January 17, 2017 by Fred Simon, JFrog Co-founder and Chief Architect, Co-author of Liquid Software: How to Achieve Trusted Continuous Updates in the DevOps World (2018).
Modern industry has evolved to the point where a company’s survival depends, amongst other things, on how quickly it can release software. This is true not only of technology companies, but also most companies- they all develop software to maintain their products, websites, eCommerce sites, reservation systems, mobile apps and more. Maintaining a competitive edge by continuously developing new capabilities, quickly fixing bugs and issues so as not to lose traffic, and rapidly resolving any security vulnerabilities to keep their systems safe are just a few of the reasons.
In the old days of monolithic, bi-annual software deliveries, a release was ceremoniously tagged with a version number, however that concept is melting away due to three factors. First, as companies use automation to reduce release cycles, customers are less and less concerned about the particular version they are running – they just want to be on the latest version. Second, as software becomes more and more distributed, software systems comprised of microservices don’t have a coherent overall version. Each microservice is updated independently, so the “macro version is constantly changing. Third is the explosion of connected devices making up the Internet of Things (IoT). As more and more devices get on the grid, managing the update of their software can only be handled through automatic updates, and devices don’t really care what version they’re running.
Extrapolating these trends into the not-so-distant future, we are moving towards a world where release cycles get so short, and microservices become so small that at any one time, it’s likely that something is being updated. In effect, software will become “liquid” in that we will be connected to “software pipes” that stream updates into our systems and devices; liquid software continuously updating our systems.
This mode of operation is already visible to some extent in our everyday lives. One example is SaaS services over which we have no control. The vendor updates the service and we just accept it transparently. Another example is the cellphone firmware and mobile app updates that most of us just accept, or configure our devices to let them happen automatically in the background, but for this to be widespread amongst enterprises there are still some challenges to overcome.
Trust and security: Mechanisms must be in place to authenticate the many software providers that an enterprise uses, and to verify that the software flowing into their systems has not been tampered with.
Software quality: Since updates are automatic, software vendors must release software with a very high level of confidence.
Versionless software: Since software is becoming versionless, there must be some other way to identify exactly what a customer is running. For example, if a bug is found in production software, a vendor needs to identify which customer has received it. On the flip-side, if a customer reports a bug or an issue, the help-desk staff must be able to identify the software displaying it.
Transparency and coordination: With versionless software, there must be a different way to coordinate what is currently running with the software updating it to determine if the update is compatible and desired.

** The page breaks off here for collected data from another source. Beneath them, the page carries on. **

`config.mk`:
```
export PLATFORM = sky130hd
export DESIGN_NAME = ext_portal
export DESIGN_NICKNAME = d
export VERILOG_FILES = /design/src/hw/ext_portal_pkg.sv /design/src/hw/ext_reg_decode.sv /design/src/hw/ext_reg_bank.sv /design/src/hw/ext_portal.sv
export SDC_FILE = /design/constraint.sdc
export NUM_CORES = 1
export LEC_CHECK = 0
export BUFFER_PORTS_ARGS = -buffer_cell sky130_fd_sc_hd__buf_4
export CAP_MARGIN = 0
export CORE_MARGIN = 4
export CORE_UTILIZATION = 40
export CTS_CLUSTER_DIAMETER = 40
export DETAILED_ROUTE_END_ITERATION = 8
export SLEW_MARGIN = 20
export SYNTH_ARGS = -nofsm -noshare
export SYNTH_HDL_FRONTEND = slang
export SYNTH_HIERARCHICAL = 1
export SYNTH_SLANG_ARGS = --single-unit
```
`constraint.sdc`:
```
create_clock -name i_core_clk -period 3.76 [get_ports i_core_clk]
set_input_delay 0.188 -clock i_core_clk [delete_from_list [all_inputs] [get_ports i_core_clk]]
set_output_delay 0.188 -clock i_core_clk [all_outputs]
set_load 0.02 [all_outputs]
```
`config.mk`:
```
export PLATFORM = sky130hd
export DESIGN_NAME = kwu_top
export DESIGN_NICKNAME = d
export VERILOG_FILES = /design/src/kwu_pkg.sv /design/src/kwu_pin_if.sv /design/src/kwu_pin_detect.sv /design/src/kwu_top.sv
export VERILOG_INCLUDE_DIRS = /design/src
export SDC_FILE = /design/constraint.sdc
export NUM_CORES = 1
export LEC_CHECK = 0
export BUFFER_PORTS_ARGS = -buffer_cell sky130_fd_sc_hd__buf_2
export CAP_MARGIN = 5
export CORE_ASPECT_RATIO = 0.8
export CORE_MARGIN = 5
export CORE_UTILIZATION = 30
export DETAILED_ROUTE_END_ITERATION = 12
export MAX_ROUTING_LAYER = met4
export SKIP_LAST_GASP = 1
export SLEW_MARGIN = 10
export SYNTH_ARGS = -nofsm -noshare
export SYNTH_HDL_FRONTEND = slang
export SYNTH_SLANG_ARGS = --single-unit
```
`constraint.sdc`:
```
create_clock -name i_clk -period 3.2 [get_ports i_clk]
set_clock_uncertainty 0.2 [all_clocks]
set_input_delay 0.48 -clock i_clk [delete_from_list [all_inputs] [get_ports i_clk]]
set_output_delay 0.48 -clock i_clk [all_outputs]
set_load 0.01 [all_outputs]
```
`src/kwu_map.svh`:
```
// register offsets, field positions and reset values of the keypad wake unit
`ifndef KWU_MAP_SVH
`define KWU_MAP_SVH
`define KWU_AW 12
`define KWU_OFF_CTRL 12'h000
`define KWU_OFF_SEL 12'h004
`define KWU_OFF_EVT 12'h008
`define KWU_OFF_MSK 12'h00C
`define KWU_OFF_PIN 12'h010
`define KWU_CTRL_MODE 0
`define KWU_CTRL_IE 1
`define KWU_CTRL_ACK 2
`define KWU_CTRL_FLAG 3
`define KWU_CTRL_POL_LO 4
`define KWU_EVT_EDGE 0
`define KWU_EVT_REFUSED 1
`define KWU_RST_POL 4'h0
`define KWU_RST_SEL 8'h00
`define KWU_RST_MSK 2'h0
`endif

```
`src/kwu_pkg.sv`:
```
// types shared by the keypad wake unit
package kwu_pkg;
  typedef logic [7:0] kwu_byte_t;
  typedef logic [3:0] kwu_pol_t;
  typedef logic [1:0] kwu_evt_t;
  typedef enum logic {KWU_EDGE_ONLY, KWU_EDGE_LEVEL} kwu_mode_t;
endpackage

```
`src/kwu_pin_if.sv`:
```
// bundle between the register side and the per-pin edge detector
`timescale 1ns/10ps
interface kwu_pin_if;
  import kwu_pkg::*;
  kwu_byte_t sample;
  kwu_byte_t sel;
  kwu_pol_t pol;
  logic hold_off;
  kwu_byte_t asserted;
  kwu_byte_t edge_hit;
  modport ctl (output sample, sel, pol, hold_off,
    input asserted, edge_hit);
  modport det (input sample, sel, pol, hold_off,
    output asserted, edge_hit);
endinterface

```
`src/kwu_pin_detect.sv`:
```
// per-pin polarity and synchronous edge detection of the keypad wake unit
`timescale 1ns/10ps
module kwu_pin_detect #(
  parameter int N = 8,
  parameter int NFIX = 4
) (
  input wire logic i_clk,
  input wire logic i_rst_n,
  kwu_pin_if.det pins
);
  import kwu_pkg::*;

  logic [N-1:0] seen_reg;

  genvar g;
  generate
    for (g = 0; g < N; g = g + 1) begin : g_pin
      if (g < NFIX) begin : g_fix
        assign pins.asserted[g] = ~pins.sample[g];
      end else begin : g_pol
        // polarity bit 1 means high is asserted
        assign pins.asserted[g] =
          pins.sample[g] ^ ~pins.pol[g-NFIX];
      end
      // one bus cycle deasserted, the next asserted
      assign pins.edge_hit[g] = seen_reg[g] & pins.asserted[g]
        & pins.sel[g] & ~pins.hold_off;
    end
  endgenerate

  // a pin arms only after it was seen deasserted while selected
  always_ff @(posedge i_clk or negedge i_rst_n) begin
    if (!i_rst_n) begin
      seen_reg <= '0;
    end else begin
      seen_reg <= pins.sel & ~pins.asserted;
    end
  end
endmodule

```
`src/kwu_top.sv`:
```
// keypad wake unit: APB registers, event flag, interrupt and wake
//
// Our own choices: the placing of the registers and the APB interface to the registers.
`timescale 1ns/10ps
`include "kwu_map.svh"
// Operation
// - a set select bit ties its pin to detection; clear leaves it GPIO
// - edges found synchronously; a pin must be seen deasserted first
// - falling edge is a 1 sample then a 0 sample next cycle
// - rising edge is a 0 sample then a 1 sample next cycle
// - any qualifying edge on a selected pin sets the event flag
// - level mode edge: pins assert while other selected pins stay idle
// - level mode holds the flag set while any selected pin is asserted
// - in edge-only mode an acknowledge write clears the flag unless an edge arrives in the same cycle
// - with interrupt enable set, request interrupt while flag is 1
// - in stop mode edges are bypassed; pins wake asynchronously by level
// - pins 3..0 fall/low; pins 7..4 follow their polarity bit
// - the acknowledge bit is write-only and always reads 0
// - a selected pin is forced to input whatever its GPIO direction
// - interrupt enable clear blocks flag requests (unmasked events still request), the flag still sets
module kwu_top (
  input wire logic i_clk,
  input wire logic i_rst_n,
  input wire logic i_psel,
  input wire logic i_penable,
  input wire logic i_pwrite,
  input wire logic [11:0] i_paddr,
  input wire logic [31:0] i_pwdata,
  output logic [31:0] o_prdata,
  output logic o_pready,
  output logic o_pslverr,
  input wire kwu_pkg::kwu_byte_t i_pin,
  input wire kwu_pkg::kwu_byte_t i_gpio_dir,
  input wire logic i_stop,
  output kwu_pkg::kwu_byte_t o_pin_oe,
  output logic o_irq,
  output logic o_wake
);
  import kwu_pkg::*;

  ////////////////////////////////////////////////////////////////////////
  // reset release

  logic rst_meta;
  logic rst_sync;
  logic rst_n;

  always_ff @(posedge i_clk or negedge i_rst_n) begin
    if (!i_rst_n) begin
      rst_meta <= 1'b0;
      rst_sync <= 1'b0;
    end else begin
      rst_meta <= 1'b1;
      rst_sync <= rst_meta;
    end
  end

  assign rst_n = rst_sync;

  ////////////////////////////////////////////////////////////////////////
  // control state

  kwu_byte_t sel_reg;
  kwu_pol_t pol_reg;
  logic ie_reg;
  kwu_mode_t mode_reg;
  logic flag_reg;
  logic flag_next;
  kwu_evt_t evt_reg;
  kwu_evt_t msk_reg;
  kwu_evt_t evt_set;
  kwu_evt_t evt_clr;
  logic irq_next;

  ////////////////////////////////////////////////////////////////////////
  // pin detection

  kwu_pin_if pins ();

  assign pins.sample = i_pin;
  assign pins.sel = sel_reg;
  assign pins.pol = pol_reg;
  assign pins.hold_off = i_stop;

  kwu_pin_detect #(
    .N(8),
    .NFIX(4)
  ) u_detect (
    .i_clk(i_clk),
    .i_rst_n(rst_n),
    .pins(pins)
  );

  kwu_byte_t act_now;
  kwu_byte_t act_prev;
  logic any_act;
  logic edge_evt;

  assign act_now = pins.asserted & sel_reg;
  assign any_act = |act_now;

  // previous asserted map, used to tell a fresh press from a held key
  always_ff @(posedge i_clk or negedge rst_n) begin
    if (!rst_n) begin
      act_prev <= 8'h00;
    end else begin
      act_prev <= act_now;
    end
  end

  // in level mode a press only counts if nothing else was still held
  always_comb begin
    if (mode_reg == KWU_EDGE_LEVEL) begin
      edge_evt = |pins.edge_hit && ((act_prev & sel_reg) == 8'h00);
    end else begin
      edge_evt = |pins.edge_hit;
    end
  end

  ////////////////////////////////////////////////////////////////////////
  // APB slave: zero wait states, answer in the access cycle

  logic setup;
  logic done;
  logic wr;
  logic ack_wr;
  logic hold;
  logic [31:0] rd_next;
  logic err_next;

  // an unmapped address answers with an error and writes nothing
  assign setup = i_psel & ~i_penable;
  assign done = i_psel & i_penable & o_pready;
  assign wr = done & i_pwrite & ~o_pslverr;
  assign ack_wr = wr && (i_paddr == `KWU_OFF_CTRL)
    && i_pwdata[`KWU_CTRL_ACK];

  always_comb begin
    rd_next = 32'h0000_0000;
    err_next = 1'b0;
    case (i_paddr)
      `KWU_OFF_CTRL: begin
        rd_next[7:4] = pol_reg;
        rd_next[`KWU_CTRL_FLAG] = flag_reg;
        rd_next[`KWU_CTRL_ACK] = 1'b0;
        rd_next[`KWU_CTRL_IE] = ie_reg;
        rd_next[`KWU_CTRL_MODE] = mode_reg;
      end
      `KWU_OFF_SEL: rd_next[7:0] = sel_reg;
      `KWU_OFF_EVT: rd_next[1:0] = evt_reg;
      `KWU_OFF_MSK: rd_next[1:0] = msk_reg;
      `KWU_OFF_PIN: rd_next[7:0] = i_pin;
      default: err_next = 1'b1;
    endcase
  end

  always_ff @(posedge i_clk or negedge rst_n) begin
    if (!rst_n) begin
      o_prdata <= 32'h0000_0000;
      o_pready <= 1'b0;
      o_pslverr <= 1'b0;
    end else begin
      o_pready <= setup;
      if (setup) begin
        o_prdata <= i_pwrite ? 32'h0000_0000 : rd_next;
        o_pslverr <= err_next;
      end else if (done) begin
        o_pslverr <= 1'b0;
      end
    end
  end

  always_ff @(posedge i_clk or negedge rst_n) begin
    if (!rst_n) begin
      sel_reg <= `KWU_RST_SEL;
      pol_reg <= `KWU_RST_POL;
      ie_reg <= 1'b0;
      mode_reg <= KWU_EDGE_ONLY;
      msk_reg <= `KWU_RST_MSK;
    end else if (wr) begin
      case (i_paddr)
        `KWU_OFF_CTRL: begin
          pol_reg <= i_pwdata[7:4];
          ie_reg <= i_pwdata[`KWU_CTRL_IE];
          mode_reg <= kwu_mode_t'(i_pwdata[`KWU_CTRL_MODE]);
        end
        `KWU_OFF_SEL: sel_reg <= i_pwdata[7:0];
        `KWU_OFF_MSK: msk_reg <= i_pwdata[1:0];
        default: ;
      endcase
    end
  end

  ////////////////////////////////////////////////////////////////////////
  // event flag

  // a held key in level mode keeps the flag up; stop gates nothing here
  assign hold = (mode_reg == KWU_EDGE_LEVEL) && any_act;

  always_comb begin
    if (edge_evt || hold) begin
      flag_next = 1'b1;
    end else if (ack_wr) begin
      flag_next = 1'b0;
    end else begin
      flag_next = flag_reg;
    end
  end

  always_ff @(posedge i_clk or negedge rst_n) begin
    if (!rst_n) begin
      flag_reg <= 1'b0;
    end else begin
      flag_reg <= flag_next;
    end
  end

  ////////////////////////////////////////////////////////////////////////
  // sticky events, cleared by reading them; a new set beats the clear

  assign evt_set[`KWU_EVT_EDGE] = edge_evt;
  // an acknowledge refused by a held key is recorded for software
  assign evt_set[`KWU_EVT_REFUSED] = ack_wr & hold;
  // only bits that were returned are cleared
  assign evt_clr = (done && !i_pwrite && i_paddr == `KWU_OFF_EVT)
    ? o_prdata[1:0] : 2'h0;

  always_ff @(posedge i_clk or negedge rst_n) begin
    if (!rst_n) begin
      evt_reg <= 2'h0;
    end else begin
      evt_reg <= (evt_reg & ~evt_clr) | evt_set;
    end
  end

  ////////////////////////////////////////////////////////////////////////
  // outputs

  // the flag term of the request is built from flag_next, so it rises on the same
  // edge as the flag and drops on the same edge as the acknowledge
  assign irq_next = (ie_reg & flag_next)
    | (|(evt_reg & msk_reg));

  always_ff @(posedge i_clk or negedge rst_n) begin
    if (!rst_n) begin
      o_irq <= 1'b0;
      o_pin_oe <= 8'h00;
    end else begin
      o_irq <= irq_next;
      o_pin_oe <= i_gpio_dir & ~sel_reg;
    end
  end

  // clocks are halted in stop, so wake must not wait for an edge;
  // this is the one output that is not registered
  assign o_wake = i_stop & any_act;
endmodule

```
# Word level (Yosys, flattened, before mapping)
# Cells that the tools add are included.
[totals]
word_cells = 106
output_inout_bits = 44
register_bits = 80
[classes]
bitwise = 58
reduce_logical = 18
eq_ne = 4
mux = 10
[ops]
columns = ["cell", "count"]
rows = [
  ["$and A1 B1 Y1", 32],
  ["$and A8 B8 Y8", 4],
  ["$eq A12 B4 Y1 const B", 2],
  ["$pmux W6 S3", 1],
  ["$not A8 Y8", 2],
  ["$reduce_or A8 Y1", 2],
  ["$eq A12 B3 Y1 const B", 1],
  ["$eq A12 B5 Y1 const B", 1],
  ["$logic_not A12 Y1", 1],
  ["$not A1 Y1", 11],
  ["$pmux W2 S5", 1],
  ["$logic_not A8 Y1", 1],
  ["$mux W8", 1],
  ["$logic_and A1 B1 Y1", 6],
  ["$mux W1", 6],
  ["$reduce_and A2 Y1", 3],
  ["$reduce_or A5 Y1", 1],
  ["$and A2 B2 Y2", 2],
  ["$xor A1 B1 Y1", 4],
  ["$mux W2", 1],
  ["$not A2 Y2", 1],
  ["$or A2 B2 Y2", 1],
  ["$reduce_bool A2 Y1", 1],
  ["$reduce_or A2 Y1", 1],
  ["other kinds (3)", 3],
]

# Longest topological paths before layout
# Gate-level depths: netlist of run 1.
[logic_depth]
ltp_word = 12
depth_mapped = 6
depth_no_buf = 6

# Cells and area by module
# Synthesis of run 1 repeated with hierarchy kept, for this count alone.
[hier_totals]
hier_cells = 229
area_unflattened_um2 = 2758.9
[by_module_without_submodules]
columns = ["module", "n_inst", "cells_per_inst", "area_per_inst_um2", "seq_area_each_um2"]
rows = [
  ["kwu_top", 1, 189, 2358.5, 1201.2],
  ["kwu_pin_detect", 1, 40, 400.4, 200.2],
]

# Worst setup path after synthesis of run 1
# OpenSTA, ideal clock, no wires.
[synth_timing]
path_type = "input-to-reg"
start = "input i_paddr[1]"
end = "register ie_reg"
arrival_time_ps = 1645
path_stages = 5
setup_time_ps = 125
t_required_ps = 2875
slack_ps = 1230
path_cell_list = "nor4_2 > and3_1 > and3_1 > buf_4 > mux2_2"
[synth_via]
elab_chain_cells = 2
[synth_lines]
columns = ["element", "line_no", "text"]
rows = [
  ["from (decl)", "kwu_top.sv:27", "input wire logic [11:0] i_paddr,"],
  ["$logic_not A12 Y1", "kwu_top.sv:181", "case (i_paddr)"],
  ["$reduce_and A2 Y1 (no line)", "--", ""],
  ["to (signal assigned)", "kwu_top.sv:184", "ie_reg <= i_pwdata[`KWU_CTRL_IE];"],
  ["to (decl)", "kwu_top.sv:65", "logic ie_reg;"],
]
# No other way between the ends.
# A chain may end at the register's enable or synchronous reset.

# Worst setup path in the final report of run 1
[layout_timing]
start = "register pol_reg[1], in the netlist pins.pol[1]"
end = "output o_wake"
[layout_via]
elab_chain_cells = 5
[layout_lines]
columns = ["element", "line_no", "text"]
rows = [
  ["from (decl)", "kwu_top.sv:64", "kwu_pol_t pol_reg;"],
  ["from (signal assigned)", "kwu_top.sv:176", "pol_reg <= `KWU_RST_POL;"],
  ["from (signal assigned)", "kwu_top.sv:183", "pol_reg <= i_pwdata[7:4];"],
  ["$not A1 Y1", "kwu_pin_detect.sv:23", "pins.sample[g] ^ ~pins.pol[g-NFIX];"],
  ["$xor A1 B1 Y1", "kwu_pin_detect.sv:23", ""],
  ["$and A8 B8 Y8", "kwu_top.sv:99", "assign act_now = pins.asserted & sel_reg;"],
  ["$reduce_or A8 Y1", "kwu_top.sv:100", "assign any_act = |act_now;"],
  ["$and A1 B1 Y1", "kwu_top.sv:256", "assign o_wake = i_stop & any_act;"],
  ["to (decl)", "kwu_top.sv:37", "output logic o_wake"],
]
# No other way between the ends.

==> results.md, run 1 <==
- **status** complete, no violations
- **number of synthesized flops with an enable pin** 0
- **number of antenna violations at the first check in global routing** 0
- **internal reg-to-reg setup slack** 1.19 ns
- **num ports** 110
- **number of buffers and inverters on the critical path** 1
- **Seq/Total Area, Yosys** 53.3%
- **per-instance average area after synthesis** 11.4 sq um
- **detailed placer's ending HPWL** 4890 microns
- **share of Yosys cell area claimed by the top area cell type** 53.3%
- **Worst setup SP type** flop
- **Final Setup Violations** 0
- **antenna diode count** 0
- **global routing usage on met2** 18.8%
- **final max-slew violation count** 0
- **Longest Clk Path Bufs** 2
- **leakage power summed over all cells** 0.00151 uW
- **number of cells on the worst reg-to-reg path** 4
- **remaining number of nets flagged by the antenna check after routing** 0
- **critical-path cell with the highest stage delay** a222oi_1
- **cell taking the most area after synthesis** dfrtp_1
- **post-synthesis cell count** 230
- **data arrival time of the critical path** 1.73 ns
- **count of state elements after synthesis** 56
- **Pwr per Cell Area** 400 nW/um^2
- **R2R Path Start** o_pready
- **largest net degree at the start of global routing** 29
- **final standard cell count with taps included and fillers excluded** 406
- **TritonCTS clock tree** done
- **number of setup buffers added after CTS** 0
- **area of the core region** 8520 sq um
- **Avg WL per Cell** 15.6 microns
- **Inserted Clock Buffers** 5
- **critical register-to-register path endpoint** pins.pol[3]
- **root buffer cell** clkbuf_8
- **clock latency reported for the late side of the worst-skew pair** 0.31 ns
- **top fanout value on the critical path** 4
- **via count of the first global-routing pass** 1935
- **initial standard-cell utilization of the core** 30.8%
- **final critical path time including I/O delays and setup** 2.41 ns
- **total detailed-routing wirelength** 6340 microns
- **biggest area contributors in the synthesized netlist** dfrtp_1 53%, mux2_2 9.4%, buf_4 7.1%, nor2b_1 3.8%, a22oi_1 3.4%
- **overall die height** 93.7 microns
- **Final Cycle Share** 75.2%
- **fraction of final layout cells with drive strength greater than 1** 35.0%
- **delay-heaviest family, CP** compound AO/OA/AOI/OAI gates
- **number of H-tree levels** 2
- **last weighted congestion value of the routability-driven placer** 0.827
- **# hold bufs at CTS** 1
- **count of fill cells added during filler insertion** 844
- **count of buffers from port buffering** 61
- **area growth from synthesis to final layout** 16.4%
- **mean number of vias per cell** 4.50
- **post-layout net count** 359
- **met1 global-route usage** 17.8%
- **top cells by instance count after synthesis** 56 x dfrtp_1, 25 x buf_4, 22 x mux2_2
- **total power after layout** 1220 uW
- **die area** 10700 sq um
- **Max-cap violations** 0
- **final total negative setup slack** 0 ns
- **cell-by-cell listing of the critical path** xnor2_1 > a222oi_1 > a31oi_1 > buf_2
- **wire length of the first global-routing pass** 10200 microns
- **final cell utilization of the core** 35.9%
- **worst IR drop on VDD** 0.206 mV
- **grt met3 use** 2.83%
- **number of library cell types mapped by synthesis** 39
- **most used flip-flop cell after synthesis** dfrtp_1
- **Cell Area, Synth** 2630 sq um
- **worst setup margin** 0.793 ns
- **horizontal die dimension** 115 microns
- **Warnings, synthesis** 0
- **RSZ-0062 raised after global routing** false
- **worst rel slew slack** 57.1%
- **Remaining DRCs** 0
- **Reg clk slew, reported paths** 0.11 ns
- **Worst path max stage delay** 0.45 ns
- **most frequent cell after synthesis** dfrtp_1
- **Crit Path Category** flop to primary output
- **hold violation count in the final report** 0
- **violation count after the first detailed-route iteration** 80
- **grt ovf** 0
- **GRT Util Overall** 12.6%
- **Worst Path Required** 2.52 ns
- **drt first pass iters** 4
- **async set-or-reset flop fraction in the synthesized netlist** 100%
- **path class of the lowest-slack min-delay path** flop to asynchronous set/reset pin
- **clock sink count** 56
- **total instance count after detailed placement** 397
- **via total after detailed routing** 1827
- **row count** 30
- **Placement Setup Slack** 0.805 ns
- **maximum frequency from static timing analysis** 0.415 GHz
- **endpoint kind of the worst setup timing path** primary output
- **post-CTS sizing** 0
- **worst-margin pin slew** 0.643 ns
- **busiest layer in global routing** met2
==> routing by layer <==
metal	routed length, microns	part of all wire [%]
met5	0	0
met4	31	0.49
met1	3020	48
met3	504	8.0
met2	2780	44
==> where the power goes <==
group / switching (uW) / internal, uW / leakage [uW]
combinational: 61.7 / 37.5 / 0.000721
sequential: 11.6 / 717 / 0.000748
clock: 238 / 156 / 0.0000445
==> cells in the final DEF, fill, tap and decap left out, types with 2 or more instances in the layout <==
| cell | instances |
|---|---|
| inv_1 | 6 |
| dfrtp_1 | 55 |
| conb_1 | 25 |
| clkbuf_8 | 5 |
| a31oi_1 | 4 |
| nand2_1 | 19 |
| nor2b_1 | 16 |
| a22oi_1 | 12 |
| o31ai_1 | 2 |
| xnor2_1 | 4 |
| mux2_2 | 22 |
| a32oi_1 | 2 |
| nor3_1 | 3 |
| a21oi_1 | 3 |
| and3_1 | 5 |
| o21ai_0 | 11 |
| nand4_1 | 2 |
| nor2_1 | 2 |
| buf_2 | 61 |
| and2_1 | 6 |
| nand3_1 | 6 |
==> cells by family (layout without fill, tap and decap cells) <==
logic type | count (synthesis) | in the layout | share of synthesized area, %
AND/OR/NAND/NOR | 69 | 69 | 16.0
flip-flops | 56 | 56 | 53.3
AO/OA/AOI/OAI | 40 | 40 | 10.4
buffers and inverters | 36 | 77 | 8.86
multiplexers | 23 | 23 | 9.81
XOR/XNOR | 4 | 4 | 1.33
other | 2 | 25 | 0.286
==> worst max-delay path by stage <==
stage	slack, ns	cells past startpoint	endpoint	startpoint
after detailed placement	0.81	5	pins.pol[0]	i_paddr[1]
after global placement	0.80	5	pins.pol[1]	i_paddr[1]
after CTS	0.80	4	o_wake	pins.pol[1]
after global routing	0.66	4	o_wake	pins.pol[1]
after floorplan	1.23	5	ie_reg	i_paddr[1]
final	0.79	4	o_wake	pins.pol[1]
==> stage by stage <==
stage               area [sq um]  hold slack, ns
floorplan                   2710         -0.0156
global placement            2960          0.0650
detailed placement          2960          0.0695
CTS                         3060           0.136
global route                3060           0.154
finish                      3060           0.102
==> final cells by class <==
cell class	instances	area (sq um)	share of cell area, %
Inverter	6	22.5	0.736
Sequential cell	56	1400	45.9
Multi-Input combinational cell	161	1080	35.3
Clock buffer	5	68.8	2.25
Timing Repair Buffer	63	323	10.6
Tap cell	112	140	4.58
Clock inverter	3	21.3	0.696
Power figures use the tool's default switching activity.
==> run 2, diff against run 1 <==
- clock period: 3.2 -> 2.15 ns (I/O delays scaled with it)
==> run 2 against run 1 <==
Against the previous run:
- the run now ends with setup timing left
- count of clock-buffer cells in the layout up 1
- via count up 6.5%
- worst hold slack worse by 0.084 ns
- final cell count up 3.4%
- cell area up 5.9%
- global-route usage up 0.46 points
- first-iteration DRC count up 10%
- routed wire length up 5.8%
- non-clock buffer count up 13
- critical path type unchanged
- highest routed layer unchanged
- die area unchanged
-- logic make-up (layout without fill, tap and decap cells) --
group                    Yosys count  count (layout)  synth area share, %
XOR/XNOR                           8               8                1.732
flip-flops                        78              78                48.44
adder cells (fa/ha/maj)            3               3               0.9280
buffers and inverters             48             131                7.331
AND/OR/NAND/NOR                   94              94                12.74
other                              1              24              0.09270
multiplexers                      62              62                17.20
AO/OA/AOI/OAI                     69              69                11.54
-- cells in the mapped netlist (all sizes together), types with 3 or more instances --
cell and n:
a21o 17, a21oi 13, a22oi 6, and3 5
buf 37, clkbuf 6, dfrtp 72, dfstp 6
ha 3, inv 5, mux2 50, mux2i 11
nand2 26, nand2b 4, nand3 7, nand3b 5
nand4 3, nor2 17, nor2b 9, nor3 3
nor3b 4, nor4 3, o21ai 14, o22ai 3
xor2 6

Decreasing release cycles: Companies are still struggling to reduce release cycles for several reasons: availability of tools, resistance to adoption of DevOps practices, the challenges of increasing automation and more. Nevertheless, there are companies that have reduced release cycles to a matter of seconds showing that it is indeed possible.
As software gets more and more distributed, and release cycles get shorter and shorter, eventually they will decrease to zero. At that point, software will be liquid, flowing continuously from development environments, through distribution platforms to automatically update systems and devices. The security risks inherent in automated systems with no human intervention will have to be mitigated by industry standard tools, and the whole process will have to be mediated through exhaustive metadata to provide transparency on the consumer side. As security and transparency progress, the emergence of automatic and continuous update of liquid software is only a matter of time.